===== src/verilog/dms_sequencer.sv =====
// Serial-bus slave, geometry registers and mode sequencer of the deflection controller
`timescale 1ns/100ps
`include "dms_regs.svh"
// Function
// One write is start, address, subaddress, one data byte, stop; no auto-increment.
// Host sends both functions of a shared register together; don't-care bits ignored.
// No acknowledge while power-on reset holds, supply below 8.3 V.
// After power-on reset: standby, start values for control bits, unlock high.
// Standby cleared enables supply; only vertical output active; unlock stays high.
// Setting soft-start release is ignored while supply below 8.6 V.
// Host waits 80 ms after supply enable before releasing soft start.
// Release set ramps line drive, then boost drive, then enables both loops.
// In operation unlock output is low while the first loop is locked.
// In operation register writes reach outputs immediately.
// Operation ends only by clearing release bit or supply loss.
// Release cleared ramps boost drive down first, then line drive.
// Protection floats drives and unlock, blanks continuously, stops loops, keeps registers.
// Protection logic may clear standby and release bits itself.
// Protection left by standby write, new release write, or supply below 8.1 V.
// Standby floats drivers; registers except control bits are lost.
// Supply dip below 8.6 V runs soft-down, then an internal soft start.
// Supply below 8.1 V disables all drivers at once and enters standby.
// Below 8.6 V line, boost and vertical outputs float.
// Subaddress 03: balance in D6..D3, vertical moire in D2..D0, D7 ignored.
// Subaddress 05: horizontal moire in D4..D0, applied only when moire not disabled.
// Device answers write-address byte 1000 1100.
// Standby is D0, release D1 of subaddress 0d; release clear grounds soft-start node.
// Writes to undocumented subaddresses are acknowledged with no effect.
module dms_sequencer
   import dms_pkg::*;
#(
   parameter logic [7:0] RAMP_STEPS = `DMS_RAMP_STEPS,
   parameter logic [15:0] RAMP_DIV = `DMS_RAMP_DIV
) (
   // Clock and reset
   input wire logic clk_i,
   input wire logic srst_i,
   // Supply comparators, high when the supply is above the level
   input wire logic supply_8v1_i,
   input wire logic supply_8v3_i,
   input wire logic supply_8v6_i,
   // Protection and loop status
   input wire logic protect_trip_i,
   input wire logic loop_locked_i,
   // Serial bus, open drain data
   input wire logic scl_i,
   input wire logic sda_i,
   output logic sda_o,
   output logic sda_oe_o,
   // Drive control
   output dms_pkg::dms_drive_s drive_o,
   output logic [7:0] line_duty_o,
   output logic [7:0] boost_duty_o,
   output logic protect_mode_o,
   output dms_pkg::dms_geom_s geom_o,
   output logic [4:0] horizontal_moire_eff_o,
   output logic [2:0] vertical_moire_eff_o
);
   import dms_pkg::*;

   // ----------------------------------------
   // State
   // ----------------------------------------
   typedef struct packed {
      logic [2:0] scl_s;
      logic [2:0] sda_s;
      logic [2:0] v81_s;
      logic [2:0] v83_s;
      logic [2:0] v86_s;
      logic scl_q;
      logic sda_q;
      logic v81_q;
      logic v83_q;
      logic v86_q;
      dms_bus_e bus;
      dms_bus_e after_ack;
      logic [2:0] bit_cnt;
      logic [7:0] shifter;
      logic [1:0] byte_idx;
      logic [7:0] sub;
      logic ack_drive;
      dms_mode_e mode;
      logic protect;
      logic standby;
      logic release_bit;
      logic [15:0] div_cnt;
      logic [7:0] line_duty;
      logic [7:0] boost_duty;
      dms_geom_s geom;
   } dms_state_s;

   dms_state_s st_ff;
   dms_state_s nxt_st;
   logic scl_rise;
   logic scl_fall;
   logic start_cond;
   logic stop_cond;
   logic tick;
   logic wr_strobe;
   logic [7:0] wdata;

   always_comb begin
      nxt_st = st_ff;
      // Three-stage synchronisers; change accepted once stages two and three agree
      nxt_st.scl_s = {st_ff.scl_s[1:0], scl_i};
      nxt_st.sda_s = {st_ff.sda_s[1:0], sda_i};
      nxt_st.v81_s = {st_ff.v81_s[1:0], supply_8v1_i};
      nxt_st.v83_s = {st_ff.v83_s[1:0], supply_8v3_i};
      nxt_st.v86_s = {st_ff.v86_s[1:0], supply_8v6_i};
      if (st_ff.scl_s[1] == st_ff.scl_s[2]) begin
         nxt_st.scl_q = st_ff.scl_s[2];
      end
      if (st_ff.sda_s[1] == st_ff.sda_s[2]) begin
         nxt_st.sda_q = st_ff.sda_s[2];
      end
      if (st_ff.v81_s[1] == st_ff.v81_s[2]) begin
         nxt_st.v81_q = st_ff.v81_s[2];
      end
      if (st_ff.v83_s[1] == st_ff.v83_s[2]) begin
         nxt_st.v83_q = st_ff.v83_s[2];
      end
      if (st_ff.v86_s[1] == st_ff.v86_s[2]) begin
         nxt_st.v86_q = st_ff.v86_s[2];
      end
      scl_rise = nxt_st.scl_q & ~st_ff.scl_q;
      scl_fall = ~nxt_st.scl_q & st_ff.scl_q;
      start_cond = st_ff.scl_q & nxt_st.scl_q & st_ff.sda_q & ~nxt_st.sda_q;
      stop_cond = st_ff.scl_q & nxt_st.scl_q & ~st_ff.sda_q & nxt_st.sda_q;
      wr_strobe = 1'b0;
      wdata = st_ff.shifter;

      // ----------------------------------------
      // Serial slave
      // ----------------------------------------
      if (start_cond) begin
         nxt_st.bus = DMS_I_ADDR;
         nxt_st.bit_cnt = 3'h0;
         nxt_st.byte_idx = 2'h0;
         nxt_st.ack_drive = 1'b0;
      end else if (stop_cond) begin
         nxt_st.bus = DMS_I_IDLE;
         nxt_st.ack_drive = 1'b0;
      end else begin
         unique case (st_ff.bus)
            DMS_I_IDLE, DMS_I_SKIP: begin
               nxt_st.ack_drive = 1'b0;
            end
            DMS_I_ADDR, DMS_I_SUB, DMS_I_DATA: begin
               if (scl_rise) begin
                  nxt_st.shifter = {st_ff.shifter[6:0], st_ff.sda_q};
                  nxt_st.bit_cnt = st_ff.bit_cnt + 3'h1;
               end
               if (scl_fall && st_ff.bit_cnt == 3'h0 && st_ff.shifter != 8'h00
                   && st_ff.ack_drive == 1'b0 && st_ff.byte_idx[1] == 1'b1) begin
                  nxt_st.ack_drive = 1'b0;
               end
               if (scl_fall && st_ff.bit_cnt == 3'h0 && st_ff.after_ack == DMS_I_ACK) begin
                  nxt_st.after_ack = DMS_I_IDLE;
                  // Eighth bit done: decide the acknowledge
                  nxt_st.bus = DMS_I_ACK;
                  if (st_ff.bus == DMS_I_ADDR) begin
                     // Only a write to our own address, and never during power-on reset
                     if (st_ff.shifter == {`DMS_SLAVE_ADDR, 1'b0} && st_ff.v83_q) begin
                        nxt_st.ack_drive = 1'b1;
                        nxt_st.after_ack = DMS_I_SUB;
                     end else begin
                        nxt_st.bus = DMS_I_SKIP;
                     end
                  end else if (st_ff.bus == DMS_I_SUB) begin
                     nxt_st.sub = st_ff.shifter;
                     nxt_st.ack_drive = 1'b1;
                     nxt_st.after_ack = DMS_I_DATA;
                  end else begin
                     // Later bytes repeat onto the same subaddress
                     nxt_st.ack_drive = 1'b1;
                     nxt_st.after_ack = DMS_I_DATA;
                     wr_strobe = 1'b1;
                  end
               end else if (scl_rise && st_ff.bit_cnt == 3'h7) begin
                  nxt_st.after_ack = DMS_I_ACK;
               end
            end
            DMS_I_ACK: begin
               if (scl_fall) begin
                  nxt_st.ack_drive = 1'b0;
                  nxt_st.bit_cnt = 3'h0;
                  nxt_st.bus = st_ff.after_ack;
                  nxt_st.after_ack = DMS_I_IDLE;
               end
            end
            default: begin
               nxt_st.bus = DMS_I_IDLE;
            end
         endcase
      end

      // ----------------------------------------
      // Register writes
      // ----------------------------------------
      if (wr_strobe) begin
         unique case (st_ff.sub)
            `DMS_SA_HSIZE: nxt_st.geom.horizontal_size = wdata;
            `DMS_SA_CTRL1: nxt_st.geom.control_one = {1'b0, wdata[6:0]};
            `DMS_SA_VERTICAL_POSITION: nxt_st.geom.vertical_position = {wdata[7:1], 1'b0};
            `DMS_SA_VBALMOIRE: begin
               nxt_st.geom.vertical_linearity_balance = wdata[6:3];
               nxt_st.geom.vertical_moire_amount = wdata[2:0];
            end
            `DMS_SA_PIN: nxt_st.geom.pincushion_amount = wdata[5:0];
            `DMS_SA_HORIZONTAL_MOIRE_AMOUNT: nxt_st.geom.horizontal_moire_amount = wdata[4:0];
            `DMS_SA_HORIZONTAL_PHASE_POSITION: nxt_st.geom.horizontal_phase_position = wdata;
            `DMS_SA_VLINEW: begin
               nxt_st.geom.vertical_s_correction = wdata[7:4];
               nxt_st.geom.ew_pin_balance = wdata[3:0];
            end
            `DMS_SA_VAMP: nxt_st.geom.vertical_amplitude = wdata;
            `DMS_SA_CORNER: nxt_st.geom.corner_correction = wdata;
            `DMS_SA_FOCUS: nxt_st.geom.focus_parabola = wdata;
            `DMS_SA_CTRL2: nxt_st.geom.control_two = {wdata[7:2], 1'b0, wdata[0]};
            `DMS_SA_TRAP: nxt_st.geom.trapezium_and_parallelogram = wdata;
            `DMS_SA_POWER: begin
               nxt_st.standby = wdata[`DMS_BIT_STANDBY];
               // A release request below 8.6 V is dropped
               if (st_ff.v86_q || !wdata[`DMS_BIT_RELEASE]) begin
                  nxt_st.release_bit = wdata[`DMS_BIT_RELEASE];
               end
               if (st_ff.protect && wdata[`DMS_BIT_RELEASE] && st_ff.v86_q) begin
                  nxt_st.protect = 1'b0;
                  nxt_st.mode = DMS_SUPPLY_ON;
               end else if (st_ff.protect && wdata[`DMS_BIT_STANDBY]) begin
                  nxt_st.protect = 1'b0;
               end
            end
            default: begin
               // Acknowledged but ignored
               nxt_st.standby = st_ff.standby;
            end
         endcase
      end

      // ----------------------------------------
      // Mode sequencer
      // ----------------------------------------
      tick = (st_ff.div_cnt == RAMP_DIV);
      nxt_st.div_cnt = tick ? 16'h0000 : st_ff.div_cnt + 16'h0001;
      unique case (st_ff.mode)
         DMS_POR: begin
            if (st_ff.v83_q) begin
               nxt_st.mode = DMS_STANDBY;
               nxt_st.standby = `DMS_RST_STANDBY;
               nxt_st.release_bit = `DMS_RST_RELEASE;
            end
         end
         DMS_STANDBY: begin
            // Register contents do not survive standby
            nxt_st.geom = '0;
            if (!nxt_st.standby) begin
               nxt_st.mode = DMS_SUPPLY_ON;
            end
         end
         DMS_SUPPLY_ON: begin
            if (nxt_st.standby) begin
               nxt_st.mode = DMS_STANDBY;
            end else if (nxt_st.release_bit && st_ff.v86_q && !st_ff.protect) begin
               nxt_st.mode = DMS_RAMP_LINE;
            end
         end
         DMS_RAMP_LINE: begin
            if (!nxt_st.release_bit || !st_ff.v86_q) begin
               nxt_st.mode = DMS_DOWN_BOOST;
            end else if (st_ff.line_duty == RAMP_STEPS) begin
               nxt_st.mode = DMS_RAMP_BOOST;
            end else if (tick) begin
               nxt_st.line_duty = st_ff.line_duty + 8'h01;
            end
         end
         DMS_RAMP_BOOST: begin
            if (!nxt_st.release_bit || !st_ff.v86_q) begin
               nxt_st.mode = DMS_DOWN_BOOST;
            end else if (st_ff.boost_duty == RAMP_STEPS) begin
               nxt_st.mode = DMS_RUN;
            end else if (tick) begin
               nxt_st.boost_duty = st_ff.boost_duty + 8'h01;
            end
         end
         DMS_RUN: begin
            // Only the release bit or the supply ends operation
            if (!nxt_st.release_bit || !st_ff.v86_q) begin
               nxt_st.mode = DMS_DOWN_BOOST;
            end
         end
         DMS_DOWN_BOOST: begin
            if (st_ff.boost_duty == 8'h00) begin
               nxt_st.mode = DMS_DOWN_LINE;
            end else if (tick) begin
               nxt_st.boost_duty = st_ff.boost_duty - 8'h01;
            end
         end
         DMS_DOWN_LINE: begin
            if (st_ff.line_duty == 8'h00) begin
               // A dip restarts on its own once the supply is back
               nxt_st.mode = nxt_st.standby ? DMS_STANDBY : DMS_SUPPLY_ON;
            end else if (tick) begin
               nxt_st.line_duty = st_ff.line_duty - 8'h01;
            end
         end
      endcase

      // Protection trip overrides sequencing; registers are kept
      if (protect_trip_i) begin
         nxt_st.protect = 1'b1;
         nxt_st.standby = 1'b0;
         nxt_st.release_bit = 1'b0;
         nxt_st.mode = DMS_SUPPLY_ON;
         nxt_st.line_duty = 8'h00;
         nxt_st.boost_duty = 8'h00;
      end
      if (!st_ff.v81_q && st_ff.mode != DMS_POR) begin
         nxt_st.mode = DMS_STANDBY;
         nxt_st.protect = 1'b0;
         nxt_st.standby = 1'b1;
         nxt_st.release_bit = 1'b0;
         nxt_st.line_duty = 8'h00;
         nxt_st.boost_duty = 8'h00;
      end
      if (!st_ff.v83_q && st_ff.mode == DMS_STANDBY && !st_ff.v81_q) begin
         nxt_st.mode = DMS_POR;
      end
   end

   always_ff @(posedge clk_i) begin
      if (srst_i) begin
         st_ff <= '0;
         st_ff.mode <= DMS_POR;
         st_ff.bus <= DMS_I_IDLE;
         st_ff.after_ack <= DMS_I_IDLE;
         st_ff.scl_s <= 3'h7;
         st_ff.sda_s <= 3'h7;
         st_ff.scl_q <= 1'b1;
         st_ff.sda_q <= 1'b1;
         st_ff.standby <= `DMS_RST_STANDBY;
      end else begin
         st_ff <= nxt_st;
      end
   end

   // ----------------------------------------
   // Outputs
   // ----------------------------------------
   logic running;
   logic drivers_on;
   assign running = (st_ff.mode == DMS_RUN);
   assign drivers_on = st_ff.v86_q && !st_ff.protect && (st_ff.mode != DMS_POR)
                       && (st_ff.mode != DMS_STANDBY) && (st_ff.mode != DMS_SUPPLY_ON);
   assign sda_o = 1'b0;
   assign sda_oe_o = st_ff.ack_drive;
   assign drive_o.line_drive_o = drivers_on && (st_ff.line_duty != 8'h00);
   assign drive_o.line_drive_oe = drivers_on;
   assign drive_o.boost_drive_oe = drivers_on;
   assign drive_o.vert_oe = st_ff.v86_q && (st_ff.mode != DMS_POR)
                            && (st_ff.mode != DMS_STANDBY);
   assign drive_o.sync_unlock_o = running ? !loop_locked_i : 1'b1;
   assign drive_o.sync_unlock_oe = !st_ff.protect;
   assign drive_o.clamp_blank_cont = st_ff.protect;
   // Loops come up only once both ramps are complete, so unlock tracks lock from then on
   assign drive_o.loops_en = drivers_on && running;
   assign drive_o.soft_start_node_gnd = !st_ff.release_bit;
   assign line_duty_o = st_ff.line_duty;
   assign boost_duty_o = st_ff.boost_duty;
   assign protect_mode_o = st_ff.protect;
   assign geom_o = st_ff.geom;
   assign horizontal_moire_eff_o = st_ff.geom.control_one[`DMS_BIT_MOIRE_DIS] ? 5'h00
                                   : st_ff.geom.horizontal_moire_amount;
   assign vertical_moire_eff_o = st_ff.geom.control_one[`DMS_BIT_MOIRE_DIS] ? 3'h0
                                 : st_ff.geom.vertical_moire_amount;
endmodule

__Task description__:
Reproduce exactly the stretch of the material above that starts at the line with "nxt_st.geom.corner_correction = wdata;" and ends at the line with "end else if (st_ff.line_duty", both included, and nothing else.

__Solution for this exercise__:
            `DMS_SA_CORNER: nxt_st.geom.corner_correction = wdata;
            `DMS_SA_FOCUS: nxt_st.geom.focus_parabola = wdata;
            `DMS_SA_CTRL2: nxt_st.geom.control_two = {wdata[7:2], 1'b0, wdata[0]};
            `DMS_SA_TRAP: nxt_st.geom.trapezium_and_parallelogram = wdata;
            `DMS_SA_POWER: begin
               nxt_st.standby = wdata[`DMS_BIT_STANDBY];
               // A release request below 8.6 V is dropped
               if (st_ff.v86_q || !wdata[`DMS_BIT_RELEASE]) begin
                  nxt_st.release_bit = wdata[`DMS_BIT_RELEASE];
               end
               if (st_ff.protect && wdata[`DMS_BIT_RELEASE] && st_ff.v86_q) begin
                  nxt_st.protect = 1'b0;
                  nxt_st.mode = DMS_SUPPLY_ON;
               end else if (st_ff.protect && wdata[`DMS_BIT_STANDBY]) begin
                  nxt_st.protect = 1'b0;
               end
            end
            default: begin
               // Acknowledged but ignored
               nxt_st.standby = st_ff.standby;
            end
         endcase
      end

      // ----------------------------------------
      // Mode sequencer
      // ----------------------------------------
      tick = (st_ff.div_cnt == RAMP_DIV);
      nxt_st.div_cnt = tick ? 16'h0000 : st_ff.div_cnt + 16'h0001;
      unique case (st_ff.mode)
         DMS_POR: begin
            if (st_ff.v83_q) begin
               nxt_st.mode = DMS_STANDBY;
               nxt_st.standby = `DMS_RST_STANDBY;
               nxt_st.release_bit = `DMS_RST_RELEASE;
            end
         end
         DMS_STANDBY: begin
            // Register contents do not survive standby
            nxt_st.geom = '0;
            if (!nxt_st.standby) begin
               nxt_st.mode = DMS_SUPPLY_ON;
            end
         end
         DMS_SUPPLY_ON: begin
            if (nxt_st.standby) begin
               nxt_st.mode = DMS_STANDBY;
            end else if (nxt_st.release_bit && st_ff.v86_q && !st_ff.protect) begin
               nxt_st.mode = DMS_RAMP_LINE;
            end
         end
         DMS_RAMP_LINE: begin
            if (!nxt_st.release_bit || !st_ff.v86_q) begin
               nxt_st.mode = DMS_DOWN_BOOST;
            end else if (st_ff.line_duty == RAMP_STEPS) begin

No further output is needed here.